Queer forms of biblical interpretation, learning from and as feminist and queer approaches (in and outside of religious studies), can prioritize a critical analysis of normalizing and naturalizing argumentations, while also finding queer ways of relating to figures across time. Here, the negotiated identifications and partial connections in Muñoz reverberate with the juxtapositional ruminations found in the work of his colleague at NYU, Carolyn Dinshaw. Dinshaw beautifully evokes the potential for “touches across time,” imagining that “queers can make new relations, new identifications, new communities with past figures who elude resemblance to us but with whom we can be connected partially by virtue of shared marginality, queer positionality” (Getting Medieval, 39). The past is not entirely past, nor can it be said to be identical to the forms of minoritization and marginalization found today. It seems that few are thinking quite this way in biblical studies (at least thus far, see my article in Biblical Interpretation 19), but modes of disidentification, rather than identification might still be one way to make another kind of trouble with histories that have long troubled (at least some) humans.

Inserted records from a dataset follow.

[config.mk]
export PLATFORM = sky130hd
export DESIGN_NAME = ex_div
export DESIGN_NICKNAME = d
export VERILOG_FILES = /design/src/rtl/core_defines_pkg.sv /design/src/rtl/div_step.sv /design/src/rtl/ex_div.sv
export SDC_FILE = /design/constraint.sdc
export NUM_CORES = 1
export LEC_CHECK = 0
export BUFFER_PORTS_ARGS = -buffer_cell sky130_fd_sc_hd__buf_2
export CORE_MARGIN = 1.5
export CORE_UTILIZATION = 47
export DETAILED_ROUTE_END_ITERATION = 10
export GPL_ROUTABILITY_DRIVEN = 0
export MAX_ROUTING_LAYER = met4
export PLACE_DENSITY = 0.65
export SETUP_SLACK_MARGIN = 0.3
export SLEW_MARGIN = 20
export SYNTH_ARGS = -nofsm -noshare
export SYNTH_HDL_FRONTEND = slang
export SYNTH_SLANG_ARGS = --single-unit
[constraint.sdc]
create_clock -name clk -period 5.2 [get_ports clk]
set_clock_uncertainty 0.05 [all_clocks]
set_input_delay 0.78 -clock clk [delete_from_list [all_inputs] [get_ports clk]]
set_output_delay 0.78 -clock clk [all_outputs]
set_load 0.03 [all_outputs]
[src/rtl/core_defines_pkg.sv]
// Shared definitions for the EX-stage divide unit: data width, operation
// encodings, FSM state encoding and small decode helpers.
package core_defines_pkg;

  localparam int XLEN = 32;

  localparam logic [4:0] ZERO_REG = 5'd0;

  typedef enum logic [1:0] {
    DIV_OP_DIV  = 2'b00,
    DIV_OP_DIVU = 2'b01,
    DIV_OP_REM  = 2'b10,
    DIV_OP_REMU = 2'b11
  } div_op_e;

  typedef enum logic [1:0] {
    ST_IDLE = 2'b00,
    ST_CALC = 2'b01,
    ST_FIX  = 2'b10,
    ST_DONE = 2'b11
  } div_state_e;

  function automatic logic is_signed_op(input logic [1:0] op);
    return (op == DIV_OP_DIV) || (op == DIV_OP_REM);
  endfunction

  function automatic logic is_rem_op(input logic [1:0] op);
    return (op == DIV_OP_REM) || (op == DIV_OP_REMU);
  endfunction

endpackage

[src/rtl/div_step.sv]
// One radix-2 restoring division step: shift {rem,quo} left, trial-subtract
// the divisor, keep the difference and set the quotient bit if it fits.
module div_step
  import core_defines_pkg::*;
(
  input  logic [XLEN-1:0] rem_i,
  input  logic [XLEN-1:0] quo_i,
  input  logic [XLEN-1:0] divisor_i,
  output logic [XLEN-1:0] rem_o,
  output logic [XLEN-1:0] quo_o
);

  logic [XLEN:0] shifted;
  logic [XLEN:0] trial;

  // rem < divisor on entry, so the shifted value and the trial difference
  // both fit in XLEN+1 bits and trial[XLEN] is a true sign bit.
  assign shifted = {rem_i, quo_i[XLEN-1]};
  assign trial   = shifted - {1'b0, divisor_i};

  assign rem_o = trial[XLEN] ? shifted[XLEN-1:0] : trial[XLEN-1:0];
  assign quo_o = {quo_i[XLEN-2:0], ~trial[XLEN]};

endmodule

[src/rtl/ex_div.sv]
// Iterative RV32M DIV/DIVU/REM/REMU unit feeding the register-file write port.
// Optional DIV_EARLY_OUT_EN skips the iteration when |dividend| < |divisor|.
module ex_div
  import core_defines_pkg::*;
#(
  parameter int XLEN   = 32,
  parameter int ITER_W = 6
) (
  input  logic            clk,
  input  logic            rst_n,
  input  logic            start_i,
  input  logic [1:0]      op_i,
  input  logic [XLEN-1:0] dividend_i,
  input  logic [XLEN-1:0] divisor_i,
  input  logic [4:0]      rd_addr_i,
  input  logic            flush_i,
  output logic            busy_o,
  output logic            ready_o,
  output logic [XLEN-1:0] reg_wdata_o,
  output logic [4:0]      reg_waddr_o,
  output logic            reg_wen_o
);

  div_state_e        state_q, state_d;
  logic [ITER_W-1:0] cnt_q, cnt_d;
  logic              sel_rem_q, sel_rem_d;
  logic [4:0]        rd_q, rd_d;
  logic              neg_quo_q, neg_quo_d;
  logic              neg_rem_q, neg_rem_d;
  logic [XLEN-1:0]   rem_q, rem_d;
  logic [XLEN-1:0]   quo_q, quo_d;
  logic [XLEN-1:0]   dvs_q, dvs_d;
  logic [XLEN-1:0]   res_q, res_d;

  logic              busy_q, busy_d;
  logic              ready_q, ready_d;
  logic              wen_q, wen_d;
  logic [XLEN-1:0]   wdata_q, wdata_d;
  logic [4:0]        waddr_q, waddr_d;

  logic              op_signed;
  logic              dvd_neg, dvs_neg;
  logic [XLEN-1:0]   dvd_mag, dvs_mag;
  logic [XLEN-1:0]   step_rem, step_quo;
  logic [XLEN-1:0]   quo_fixed, rem_fixed;

  // Unsigned ops never flag a negative operand, so their magnitude is the raw value.
  assign op_signed = is_signed_op(op_i);
  assign dvd_neg   = op_signed & dividend_i[XLEN-1];
  assign dvs_neg   = op_signed & divisor_i[XLEN-1];
  assign dvd_mag   = dvd_neg ? -dividend_i : dividend_i;
  assign dvs_mag   = dvs_neg ? -divisor_i  : divisor_i;

  div_step u_step (
    .rem_i     (rem_q),
    .quo_i     (quo_q),
    .divisor_i (dvs_q),
    .rem_o     (step_rem),
    .quo_o     (step_quo)
  );

  assign quo_fixed = neg_quo_q ? -quo_q : quo_q;
  assign rem_fixed = neg_rem_q ? -rem_q : rem_q;

  always_comb begin
    state_d   = state_q;
    cnt_d     = cnt_q;
    sel_rem_d = sel_rem_q;
    rd_d      = rd_q;
    neg_quo_d = neg_quo_q;
    neg_rem_d = neg_rem_q;
    rem_d     = rem_q;
    quo_d     = quo_q;
    dvs_d     = dvs_q;
    res_d     = res_q;
    busy_d    = (state_q != ST_IDLE);
    ready_d   = 1'b0;
    wen_d     = 1'b0;
    wdata_d   = wdata_q;
    waddr_d   = waddr_q;

    unique case (state_q)
      ST_IDLE: begin
        if (start_i) begin
          sel_rem_d = is_rem_op(op_i);
          rd_d      = rd_addr_i;
          neg_quo_d = dvd_neg ^ dvs_neg;
          neg_rem_d = dvd_neg;
          dvs_d     = dvs_mag;
          cnt_d     = '0;
          if (divisor_i == '0) begin
            // Division by zero: quotient all-ones, remainder is the raw dividend.
            res_d   = is_rem_op(op_i) ? dividend_i : '1;
            state_d = ST_DONE;
          end else begin
`ifdef DIV_EARLY_OUT_EN
            if (dvd_mag < dvs_mag) begin
              rem_d   = dvd_mag;
              quo_d   = '0;
              state_d = ST_FIX;
            end else begin
              rem_d   = '0;
              quo_d   = dvd_mag;
              state_d = ST_CALC;
            end
`else
            rem_d   = '0;
            quo_d   = dvd_mag;
            state_d = ST_CALC;
`endif
          end
        end
      end

      ST_CALC: begin
        rem_d = step_rem;
        quo_d = step_quo;
        cnt_d = cnt_q + 1'b1;
        if (cnt_q == ITER_W'(XLEN - 1)) begin
          state_d = ST_FIX;
        end
      end

      ST_FIX: begin
        res_d   = sel_rem_q ? rem_fixed : quo_fixed;
        state_d = ST_DONE;
      end

      ST_DONE: begin
        ready_d = 1'b1;
        wen_d   = (rd_q != ZERO_REG);
        wdata_d = res_q;
        waddr_d = rd_q;
        state_d = ST_IDLE;
      end

      default: state_d = ST_IDLE;
    endcase

    // Flush overrides everything, including a launch and a completing result.
    if (flush_i) begin
      state_d = ST_IDLE;
      cnt_d   = '0;
      ready_d = 1'b0;
      wen_d   = 1'b0;
      wdata_d = wdata_q;
      waddr_d = waddr_q;
    end
  end

  always_ff @(posedge clk or negedge rst_n) begin
    if (!rst_n) begin
      state_q   <= ST_IDLE;
      cnt_q     <= '0;
      sel_rem_q <= 1'b0;
      rd_q      <= '0;
      neg_quo_q <= 1'b0;
      neg_rem_q <= 1'b0;
      rem_q     <= '0;
      quo_q     <= '0;
      dvs_q     <= '0;
      res_q     <= '0;
      busy_q    <= 1'b0;
      ready_q   <= 1'b0;
      wen_q     <= 1'b0;
      wdata_q   <= '0;
      waddr_q   <= '0;
    end else begin
      state_q   <= state_d;
      cnt_q     <= cnt_d;
      sel_rem_q <= sel_rem_d;
      rd_q      <= rd_d;
      neg_quo_q <= neg_quo_d;
      neg_rem_q <= neg_rem_d;
      rem_q     <= rem_d;
      quo_q     <= quo_d;
      dvs_q     <= dvs_d;
      res_q     <= res_d;
      busy_q    <= busy_d;
      ready_q   <= ready_d;
      wen_q     <= wen_d;
      wdata_q   <= wdata_d;
      waddr_q   <= waddr_d;
    end
  end

  assign busy_o      = busy_q;
  assign ready_o     = ready_q;
  assign reg_wen_o   = wen_q;
  assign reg_wdata_o = wdata_q;
  assign reg_waddr_o = waddr_q;

endmodule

To me the work of José Esteban Muñoz and the web of connections around him, sketched and stretched in some particular ways by my thoughts today, reflect opportunities to transform the focus of identifications in feminist and queer modes of interpretation. Muñoz’s life and work cannot be reduced to those resonances sounded if but briefly in my always only partial narrations. And, in many ways, I can only partially identify with him and his work (even as we are drawn in greater bonds of potential connection and accountability). But Muñoz also recognized the potential of such differences within processes of identification and interpretation. It may not be what he would have done, but I hope that his disidentifications can inspire me and others, not to simply align our interpretive work with or against biblical materials, but to transform our uses of them to other ends. Or, in the words of his colleague Barbara Browning: “Today we begin the task of making work and nurturing work that will honor him for the rest of our lives. We should do it with all the pleasure and utopianism that he taught us.” I think many of us can (dis)identify with that.